CUANDO SE INAUGURÓ EL REAL CASINO DE MURCIA 1847 AÚN EDGAR ALLAN POE COMPONÍA EN BALTIMORE POEMAS HACIA SUS FANTASMALES MUJERES IDEALIZADAS
Pues bien. A veces ni el viento ni el tiempo pueden llevarse algo. Ni siquiera es el mismo el propio solar donde se asienta el Casino, situado como toda la ciudad bajo aguas freáticas que amenazaron su estructura. Me contaba mi tío Cuco, socio desde los tiempos heroicos de la larga pero orgullosa decadencia, de la larga pero orgullosa resistencia, que una vez jugaba con otros socios al dominó en una de las salas y se les vino encima la cristalera del techo. No les acertó en la cabeza, así que no perdieron la compostura y, con flema británica, y tras mirar un momento hacia lo alto como quien observa un fenómeno atmosférico vagamente preocupante, siguieron con la partida… Ése ha sido el espíritu del Real Casino y de sus sucesivos socios. El que ha desafiado hasta a los derrumbes. Desde las «peceras» del Casino se ha observado a través de los siglos, dominando una perspectiva del mundo creo que privilegiada, cómo el planeta mudaba en otra cosa que ya no tenía nada que ver. Sólo lo que había de las peceras para adentro seguía su propio ritmo. El de unos socios que se negaban a que lo importante, a que lo atesorable, cambiase. Y lo han conseguido.

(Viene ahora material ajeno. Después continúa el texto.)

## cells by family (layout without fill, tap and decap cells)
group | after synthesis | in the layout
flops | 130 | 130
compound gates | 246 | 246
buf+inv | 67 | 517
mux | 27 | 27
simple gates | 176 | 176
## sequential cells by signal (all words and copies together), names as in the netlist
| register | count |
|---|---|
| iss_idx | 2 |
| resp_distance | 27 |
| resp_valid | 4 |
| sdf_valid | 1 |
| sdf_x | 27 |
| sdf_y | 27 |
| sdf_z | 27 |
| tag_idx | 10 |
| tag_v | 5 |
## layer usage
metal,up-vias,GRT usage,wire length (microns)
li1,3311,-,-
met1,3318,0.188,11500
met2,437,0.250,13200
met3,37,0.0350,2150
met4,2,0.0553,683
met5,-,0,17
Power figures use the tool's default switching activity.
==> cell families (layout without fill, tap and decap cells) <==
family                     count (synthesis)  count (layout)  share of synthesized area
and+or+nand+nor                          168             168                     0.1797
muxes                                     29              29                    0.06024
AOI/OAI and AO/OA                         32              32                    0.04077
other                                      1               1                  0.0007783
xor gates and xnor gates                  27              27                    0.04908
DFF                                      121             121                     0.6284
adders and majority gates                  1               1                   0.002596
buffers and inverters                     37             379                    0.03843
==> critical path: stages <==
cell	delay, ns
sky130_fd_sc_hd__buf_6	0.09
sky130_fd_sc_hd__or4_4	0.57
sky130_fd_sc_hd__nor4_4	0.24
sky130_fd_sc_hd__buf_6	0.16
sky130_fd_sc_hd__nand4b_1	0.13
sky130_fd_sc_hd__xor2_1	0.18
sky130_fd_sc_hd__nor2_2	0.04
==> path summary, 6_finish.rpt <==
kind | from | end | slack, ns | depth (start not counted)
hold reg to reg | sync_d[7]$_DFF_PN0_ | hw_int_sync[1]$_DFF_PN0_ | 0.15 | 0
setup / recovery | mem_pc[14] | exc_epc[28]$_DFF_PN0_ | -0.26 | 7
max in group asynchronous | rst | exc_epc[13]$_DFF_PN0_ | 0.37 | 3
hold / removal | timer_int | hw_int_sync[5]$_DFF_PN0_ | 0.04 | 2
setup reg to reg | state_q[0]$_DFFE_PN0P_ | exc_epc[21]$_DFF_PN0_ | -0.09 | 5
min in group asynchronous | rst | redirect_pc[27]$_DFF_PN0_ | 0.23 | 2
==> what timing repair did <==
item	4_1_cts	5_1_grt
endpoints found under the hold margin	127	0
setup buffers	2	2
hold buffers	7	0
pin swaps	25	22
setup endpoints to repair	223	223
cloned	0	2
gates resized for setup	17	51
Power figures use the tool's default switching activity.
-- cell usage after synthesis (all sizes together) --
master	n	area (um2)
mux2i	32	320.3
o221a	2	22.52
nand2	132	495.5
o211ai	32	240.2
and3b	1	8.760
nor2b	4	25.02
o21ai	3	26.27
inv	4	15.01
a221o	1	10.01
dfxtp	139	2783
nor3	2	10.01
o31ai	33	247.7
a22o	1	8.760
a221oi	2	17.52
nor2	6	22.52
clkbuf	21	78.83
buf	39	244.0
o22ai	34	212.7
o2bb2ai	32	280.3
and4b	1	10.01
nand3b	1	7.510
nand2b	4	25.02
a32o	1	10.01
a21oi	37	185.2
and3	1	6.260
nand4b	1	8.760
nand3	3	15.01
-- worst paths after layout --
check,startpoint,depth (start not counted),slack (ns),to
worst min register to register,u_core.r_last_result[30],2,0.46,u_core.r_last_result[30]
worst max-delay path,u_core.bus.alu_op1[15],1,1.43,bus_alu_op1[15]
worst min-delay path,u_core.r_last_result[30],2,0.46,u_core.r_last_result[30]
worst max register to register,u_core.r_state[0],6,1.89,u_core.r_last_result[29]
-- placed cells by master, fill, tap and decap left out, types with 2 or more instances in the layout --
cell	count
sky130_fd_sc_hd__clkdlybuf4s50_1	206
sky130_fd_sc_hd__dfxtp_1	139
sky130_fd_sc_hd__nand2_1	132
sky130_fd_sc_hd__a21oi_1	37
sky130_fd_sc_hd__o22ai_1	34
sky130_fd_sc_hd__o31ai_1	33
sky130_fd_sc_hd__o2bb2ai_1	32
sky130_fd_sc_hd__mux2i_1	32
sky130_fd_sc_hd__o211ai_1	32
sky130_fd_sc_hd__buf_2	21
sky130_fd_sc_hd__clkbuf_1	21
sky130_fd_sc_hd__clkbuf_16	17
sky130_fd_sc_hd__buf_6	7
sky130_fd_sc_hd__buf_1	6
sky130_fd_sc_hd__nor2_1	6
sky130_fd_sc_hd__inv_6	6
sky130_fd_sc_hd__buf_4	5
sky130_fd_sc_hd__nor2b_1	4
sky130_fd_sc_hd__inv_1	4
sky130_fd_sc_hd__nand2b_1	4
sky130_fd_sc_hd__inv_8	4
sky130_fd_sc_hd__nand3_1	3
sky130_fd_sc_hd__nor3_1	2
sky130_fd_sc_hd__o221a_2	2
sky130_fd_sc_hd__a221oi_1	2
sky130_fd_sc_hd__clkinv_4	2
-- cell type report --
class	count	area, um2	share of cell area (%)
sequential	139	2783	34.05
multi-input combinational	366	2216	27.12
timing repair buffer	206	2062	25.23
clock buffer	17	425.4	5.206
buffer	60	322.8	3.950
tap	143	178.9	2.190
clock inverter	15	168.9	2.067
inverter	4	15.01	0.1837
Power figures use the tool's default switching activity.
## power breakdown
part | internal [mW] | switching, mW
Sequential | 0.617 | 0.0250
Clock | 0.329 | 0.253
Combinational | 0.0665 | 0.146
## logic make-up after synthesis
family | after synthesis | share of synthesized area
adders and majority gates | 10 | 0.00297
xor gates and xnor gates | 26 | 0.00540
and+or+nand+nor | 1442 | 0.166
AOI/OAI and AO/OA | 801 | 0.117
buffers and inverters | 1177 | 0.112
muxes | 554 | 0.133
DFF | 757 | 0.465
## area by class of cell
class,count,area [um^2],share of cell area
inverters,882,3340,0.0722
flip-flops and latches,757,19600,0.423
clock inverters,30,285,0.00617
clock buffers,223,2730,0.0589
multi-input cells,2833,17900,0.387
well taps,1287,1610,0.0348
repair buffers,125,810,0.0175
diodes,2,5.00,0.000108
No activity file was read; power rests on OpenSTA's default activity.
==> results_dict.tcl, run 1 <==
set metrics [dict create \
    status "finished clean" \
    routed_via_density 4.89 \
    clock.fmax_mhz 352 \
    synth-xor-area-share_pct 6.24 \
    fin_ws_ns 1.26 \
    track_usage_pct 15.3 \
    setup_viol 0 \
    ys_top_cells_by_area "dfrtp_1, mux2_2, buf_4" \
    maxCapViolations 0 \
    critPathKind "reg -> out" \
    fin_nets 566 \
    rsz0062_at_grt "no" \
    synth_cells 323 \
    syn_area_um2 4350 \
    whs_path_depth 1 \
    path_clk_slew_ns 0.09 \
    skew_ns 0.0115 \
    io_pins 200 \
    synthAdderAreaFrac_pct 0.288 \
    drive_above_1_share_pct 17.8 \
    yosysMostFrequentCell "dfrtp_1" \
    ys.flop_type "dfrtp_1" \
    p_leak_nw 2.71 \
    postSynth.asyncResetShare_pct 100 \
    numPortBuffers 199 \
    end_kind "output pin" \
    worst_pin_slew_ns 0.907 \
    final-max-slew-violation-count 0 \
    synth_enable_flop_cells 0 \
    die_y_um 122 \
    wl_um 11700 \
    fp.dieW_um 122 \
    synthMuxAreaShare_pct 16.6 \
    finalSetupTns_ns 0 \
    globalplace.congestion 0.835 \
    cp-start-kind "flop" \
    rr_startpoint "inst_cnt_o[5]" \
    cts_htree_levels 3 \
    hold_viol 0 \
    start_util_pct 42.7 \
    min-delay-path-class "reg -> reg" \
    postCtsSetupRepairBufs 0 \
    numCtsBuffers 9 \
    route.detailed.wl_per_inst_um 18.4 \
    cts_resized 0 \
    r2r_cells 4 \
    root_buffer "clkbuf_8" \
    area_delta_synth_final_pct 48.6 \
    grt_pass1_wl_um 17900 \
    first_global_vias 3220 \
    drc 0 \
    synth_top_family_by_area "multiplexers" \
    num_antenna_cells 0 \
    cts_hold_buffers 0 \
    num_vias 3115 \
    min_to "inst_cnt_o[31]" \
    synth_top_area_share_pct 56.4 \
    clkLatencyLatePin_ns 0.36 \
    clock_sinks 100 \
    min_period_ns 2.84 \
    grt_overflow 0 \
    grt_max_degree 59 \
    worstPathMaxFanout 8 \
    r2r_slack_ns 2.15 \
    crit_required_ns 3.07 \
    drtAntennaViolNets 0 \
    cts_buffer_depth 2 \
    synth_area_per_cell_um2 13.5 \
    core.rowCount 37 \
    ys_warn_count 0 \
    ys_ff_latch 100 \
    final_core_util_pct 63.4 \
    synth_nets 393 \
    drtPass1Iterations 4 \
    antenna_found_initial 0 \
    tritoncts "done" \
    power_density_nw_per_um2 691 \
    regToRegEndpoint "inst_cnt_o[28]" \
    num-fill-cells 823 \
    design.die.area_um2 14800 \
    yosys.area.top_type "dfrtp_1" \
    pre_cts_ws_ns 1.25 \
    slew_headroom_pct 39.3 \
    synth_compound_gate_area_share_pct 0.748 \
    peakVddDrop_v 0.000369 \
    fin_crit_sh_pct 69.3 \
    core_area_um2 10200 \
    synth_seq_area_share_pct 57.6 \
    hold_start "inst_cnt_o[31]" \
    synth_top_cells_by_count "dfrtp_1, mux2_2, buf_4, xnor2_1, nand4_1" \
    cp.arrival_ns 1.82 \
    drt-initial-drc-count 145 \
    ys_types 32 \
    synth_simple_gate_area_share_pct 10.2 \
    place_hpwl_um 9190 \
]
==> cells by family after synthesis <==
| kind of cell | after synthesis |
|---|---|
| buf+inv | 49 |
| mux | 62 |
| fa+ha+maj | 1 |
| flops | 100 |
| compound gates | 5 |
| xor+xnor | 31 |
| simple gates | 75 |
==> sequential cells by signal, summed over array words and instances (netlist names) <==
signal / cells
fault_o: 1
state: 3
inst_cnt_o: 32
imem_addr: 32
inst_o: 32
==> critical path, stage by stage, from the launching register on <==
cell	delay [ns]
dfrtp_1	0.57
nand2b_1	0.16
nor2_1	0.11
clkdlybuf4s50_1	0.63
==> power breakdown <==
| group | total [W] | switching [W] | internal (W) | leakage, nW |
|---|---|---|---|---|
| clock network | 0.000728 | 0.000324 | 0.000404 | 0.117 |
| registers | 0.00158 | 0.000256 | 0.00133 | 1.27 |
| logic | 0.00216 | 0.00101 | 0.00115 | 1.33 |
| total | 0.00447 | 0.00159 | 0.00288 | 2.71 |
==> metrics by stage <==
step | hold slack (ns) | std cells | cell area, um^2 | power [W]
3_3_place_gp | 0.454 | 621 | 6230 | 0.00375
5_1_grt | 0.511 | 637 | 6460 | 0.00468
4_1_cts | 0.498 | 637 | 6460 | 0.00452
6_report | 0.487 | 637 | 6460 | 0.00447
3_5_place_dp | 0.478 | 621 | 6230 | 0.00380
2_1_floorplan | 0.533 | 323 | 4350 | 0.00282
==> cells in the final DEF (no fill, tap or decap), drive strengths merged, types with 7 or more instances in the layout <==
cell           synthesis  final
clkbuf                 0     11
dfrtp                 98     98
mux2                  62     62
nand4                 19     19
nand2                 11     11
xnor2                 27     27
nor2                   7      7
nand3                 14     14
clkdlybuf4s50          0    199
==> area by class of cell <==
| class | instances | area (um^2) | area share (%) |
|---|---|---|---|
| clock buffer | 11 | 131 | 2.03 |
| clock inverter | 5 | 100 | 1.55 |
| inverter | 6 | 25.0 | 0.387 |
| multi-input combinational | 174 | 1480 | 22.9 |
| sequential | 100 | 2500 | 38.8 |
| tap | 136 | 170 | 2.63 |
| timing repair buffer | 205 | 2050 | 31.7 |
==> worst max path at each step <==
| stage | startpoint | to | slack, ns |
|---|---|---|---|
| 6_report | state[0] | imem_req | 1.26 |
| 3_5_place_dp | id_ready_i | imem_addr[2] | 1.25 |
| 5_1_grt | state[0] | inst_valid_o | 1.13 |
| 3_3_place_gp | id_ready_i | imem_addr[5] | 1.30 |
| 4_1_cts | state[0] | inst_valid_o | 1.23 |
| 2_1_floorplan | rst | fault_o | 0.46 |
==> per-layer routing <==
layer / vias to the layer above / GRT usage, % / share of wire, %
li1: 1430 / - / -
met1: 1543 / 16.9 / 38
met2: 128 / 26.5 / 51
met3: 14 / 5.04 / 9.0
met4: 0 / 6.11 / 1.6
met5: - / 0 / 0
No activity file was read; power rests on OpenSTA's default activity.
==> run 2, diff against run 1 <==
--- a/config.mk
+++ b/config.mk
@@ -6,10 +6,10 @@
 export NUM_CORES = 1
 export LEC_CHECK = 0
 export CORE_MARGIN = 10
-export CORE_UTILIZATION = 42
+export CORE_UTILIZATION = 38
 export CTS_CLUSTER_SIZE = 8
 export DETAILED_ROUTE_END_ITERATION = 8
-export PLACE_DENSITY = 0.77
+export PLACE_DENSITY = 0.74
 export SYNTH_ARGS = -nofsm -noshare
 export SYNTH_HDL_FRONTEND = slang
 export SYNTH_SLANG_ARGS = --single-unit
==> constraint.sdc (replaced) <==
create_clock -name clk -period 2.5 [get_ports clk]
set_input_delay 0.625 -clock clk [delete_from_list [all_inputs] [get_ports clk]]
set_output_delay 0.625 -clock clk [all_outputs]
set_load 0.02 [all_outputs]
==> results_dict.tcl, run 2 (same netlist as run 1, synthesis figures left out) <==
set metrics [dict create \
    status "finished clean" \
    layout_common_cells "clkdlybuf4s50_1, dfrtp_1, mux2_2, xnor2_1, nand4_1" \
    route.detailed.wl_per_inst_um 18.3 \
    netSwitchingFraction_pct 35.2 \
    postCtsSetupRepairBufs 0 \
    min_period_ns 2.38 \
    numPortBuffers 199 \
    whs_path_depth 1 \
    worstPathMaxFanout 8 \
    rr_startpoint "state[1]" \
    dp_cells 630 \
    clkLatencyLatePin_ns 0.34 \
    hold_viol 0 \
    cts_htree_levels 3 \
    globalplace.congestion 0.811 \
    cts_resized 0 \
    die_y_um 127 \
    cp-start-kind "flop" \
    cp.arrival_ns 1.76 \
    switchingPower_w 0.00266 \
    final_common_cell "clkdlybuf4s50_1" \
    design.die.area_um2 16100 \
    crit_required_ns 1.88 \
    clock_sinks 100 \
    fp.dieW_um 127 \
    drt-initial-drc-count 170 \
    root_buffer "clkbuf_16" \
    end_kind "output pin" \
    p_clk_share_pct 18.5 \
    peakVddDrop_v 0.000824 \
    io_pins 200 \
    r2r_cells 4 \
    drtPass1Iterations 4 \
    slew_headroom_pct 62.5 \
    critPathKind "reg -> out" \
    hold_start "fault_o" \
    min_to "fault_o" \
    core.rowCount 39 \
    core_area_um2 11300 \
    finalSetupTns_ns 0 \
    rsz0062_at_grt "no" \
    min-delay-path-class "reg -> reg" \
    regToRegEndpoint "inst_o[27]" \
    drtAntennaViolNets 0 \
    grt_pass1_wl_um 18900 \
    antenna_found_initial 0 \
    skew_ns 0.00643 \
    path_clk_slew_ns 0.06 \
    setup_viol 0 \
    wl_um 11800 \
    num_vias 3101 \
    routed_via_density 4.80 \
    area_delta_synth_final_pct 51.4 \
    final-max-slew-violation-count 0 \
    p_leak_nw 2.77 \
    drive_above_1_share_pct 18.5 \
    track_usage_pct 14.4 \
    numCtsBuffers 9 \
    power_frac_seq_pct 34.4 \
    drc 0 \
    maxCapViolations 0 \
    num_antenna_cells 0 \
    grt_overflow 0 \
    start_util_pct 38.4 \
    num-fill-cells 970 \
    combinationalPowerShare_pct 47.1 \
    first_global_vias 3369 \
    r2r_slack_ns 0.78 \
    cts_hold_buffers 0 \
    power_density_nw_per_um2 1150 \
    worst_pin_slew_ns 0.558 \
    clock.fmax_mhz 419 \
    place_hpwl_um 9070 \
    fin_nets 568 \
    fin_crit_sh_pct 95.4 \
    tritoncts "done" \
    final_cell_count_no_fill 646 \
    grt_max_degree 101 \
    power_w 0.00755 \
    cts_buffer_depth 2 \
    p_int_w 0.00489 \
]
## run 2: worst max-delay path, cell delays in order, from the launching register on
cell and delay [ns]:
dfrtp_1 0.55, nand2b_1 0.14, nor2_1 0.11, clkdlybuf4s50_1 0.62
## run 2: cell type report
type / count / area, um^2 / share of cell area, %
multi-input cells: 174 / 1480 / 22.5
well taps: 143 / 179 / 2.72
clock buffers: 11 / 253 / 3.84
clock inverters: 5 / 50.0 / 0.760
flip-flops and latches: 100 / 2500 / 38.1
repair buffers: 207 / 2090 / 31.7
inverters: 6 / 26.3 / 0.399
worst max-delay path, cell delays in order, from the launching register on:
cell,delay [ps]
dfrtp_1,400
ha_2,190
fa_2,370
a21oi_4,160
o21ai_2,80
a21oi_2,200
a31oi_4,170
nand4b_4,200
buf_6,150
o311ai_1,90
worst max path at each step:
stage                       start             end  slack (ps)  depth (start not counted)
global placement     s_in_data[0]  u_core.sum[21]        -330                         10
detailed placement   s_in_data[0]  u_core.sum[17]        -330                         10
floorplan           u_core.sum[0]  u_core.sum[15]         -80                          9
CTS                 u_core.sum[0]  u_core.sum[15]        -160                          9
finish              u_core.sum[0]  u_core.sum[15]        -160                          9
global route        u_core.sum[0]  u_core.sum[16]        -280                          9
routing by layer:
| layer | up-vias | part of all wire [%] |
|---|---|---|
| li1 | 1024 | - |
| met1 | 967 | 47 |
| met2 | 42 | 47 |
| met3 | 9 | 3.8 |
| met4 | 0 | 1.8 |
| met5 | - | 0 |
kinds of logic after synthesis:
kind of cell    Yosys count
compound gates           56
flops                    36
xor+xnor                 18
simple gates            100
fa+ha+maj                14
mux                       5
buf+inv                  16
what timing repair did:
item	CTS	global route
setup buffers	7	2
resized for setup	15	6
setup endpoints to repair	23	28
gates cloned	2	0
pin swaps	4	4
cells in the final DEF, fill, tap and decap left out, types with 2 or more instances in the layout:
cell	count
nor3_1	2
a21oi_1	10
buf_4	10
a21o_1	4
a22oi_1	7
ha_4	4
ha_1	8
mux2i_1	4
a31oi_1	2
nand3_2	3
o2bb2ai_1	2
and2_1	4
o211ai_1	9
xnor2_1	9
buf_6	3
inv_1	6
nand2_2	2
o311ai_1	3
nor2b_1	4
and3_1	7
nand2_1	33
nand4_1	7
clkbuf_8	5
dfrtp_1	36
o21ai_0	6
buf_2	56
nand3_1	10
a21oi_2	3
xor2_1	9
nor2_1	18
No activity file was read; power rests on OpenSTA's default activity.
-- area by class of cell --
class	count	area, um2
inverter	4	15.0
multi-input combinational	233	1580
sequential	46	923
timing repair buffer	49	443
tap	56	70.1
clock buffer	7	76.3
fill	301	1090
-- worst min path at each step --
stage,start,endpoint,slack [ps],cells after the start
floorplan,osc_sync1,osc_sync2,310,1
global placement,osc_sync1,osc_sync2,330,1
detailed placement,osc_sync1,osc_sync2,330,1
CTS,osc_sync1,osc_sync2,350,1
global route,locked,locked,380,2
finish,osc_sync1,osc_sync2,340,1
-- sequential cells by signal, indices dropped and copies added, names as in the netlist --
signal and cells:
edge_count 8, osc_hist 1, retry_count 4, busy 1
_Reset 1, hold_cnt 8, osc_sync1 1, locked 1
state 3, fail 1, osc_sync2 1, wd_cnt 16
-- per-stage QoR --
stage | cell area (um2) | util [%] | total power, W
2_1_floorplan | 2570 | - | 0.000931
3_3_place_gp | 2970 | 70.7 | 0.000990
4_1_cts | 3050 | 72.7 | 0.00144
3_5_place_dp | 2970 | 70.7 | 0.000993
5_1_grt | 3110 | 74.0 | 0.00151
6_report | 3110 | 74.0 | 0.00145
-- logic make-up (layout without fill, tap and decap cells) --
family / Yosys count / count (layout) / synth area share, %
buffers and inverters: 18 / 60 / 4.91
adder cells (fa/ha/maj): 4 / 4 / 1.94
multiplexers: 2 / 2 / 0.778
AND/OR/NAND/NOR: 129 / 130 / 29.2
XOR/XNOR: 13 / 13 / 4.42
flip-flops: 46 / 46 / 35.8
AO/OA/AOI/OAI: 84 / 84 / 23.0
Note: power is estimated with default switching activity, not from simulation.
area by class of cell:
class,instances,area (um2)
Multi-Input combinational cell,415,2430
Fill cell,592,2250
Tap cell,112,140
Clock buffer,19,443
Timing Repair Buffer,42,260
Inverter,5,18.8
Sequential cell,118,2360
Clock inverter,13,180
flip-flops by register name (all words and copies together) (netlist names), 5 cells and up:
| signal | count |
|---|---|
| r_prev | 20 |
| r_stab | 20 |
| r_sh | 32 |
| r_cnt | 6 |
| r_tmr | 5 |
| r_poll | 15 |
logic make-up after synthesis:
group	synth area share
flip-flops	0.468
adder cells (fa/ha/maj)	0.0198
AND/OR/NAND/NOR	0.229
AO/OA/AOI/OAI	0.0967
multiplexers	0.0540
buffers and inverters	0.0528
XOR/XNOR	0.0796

DESDE LAS “PECERAS” DEL CASINO SE HA OBSERVADO A TRAVÉS DE LOS SIGLOS CÓMO EL PLANETA MUDABA EN OTRA COSA QUE YA NO TENÍA NADA QUE VER
En estos tiempos que estamos pasando, tiempos de muerte, naufragio y confinamiento, es bueno pensar en el ejemplo que ha dado a través de tres siglos el Real Casino de Murcia. Por muchas cosas que ocurran, (entre ellas varias guerras civiles desde su fundación), por mucho que cambie de puertas para fuera el planeta, a veces dramáticamente, nada puede vencer esa obstinación de los murcianos que doblaban el periódico en las «peceras» como si no hubiese un mañana, sentados en su butaca de siempre.
La gran lección que podemos extraer de todo esto es que nada importante del mundo cambia si nosotros no queremos. Que podemos, en cierta forma, parar al tiempo, al viento, al polvo y a las cenizas.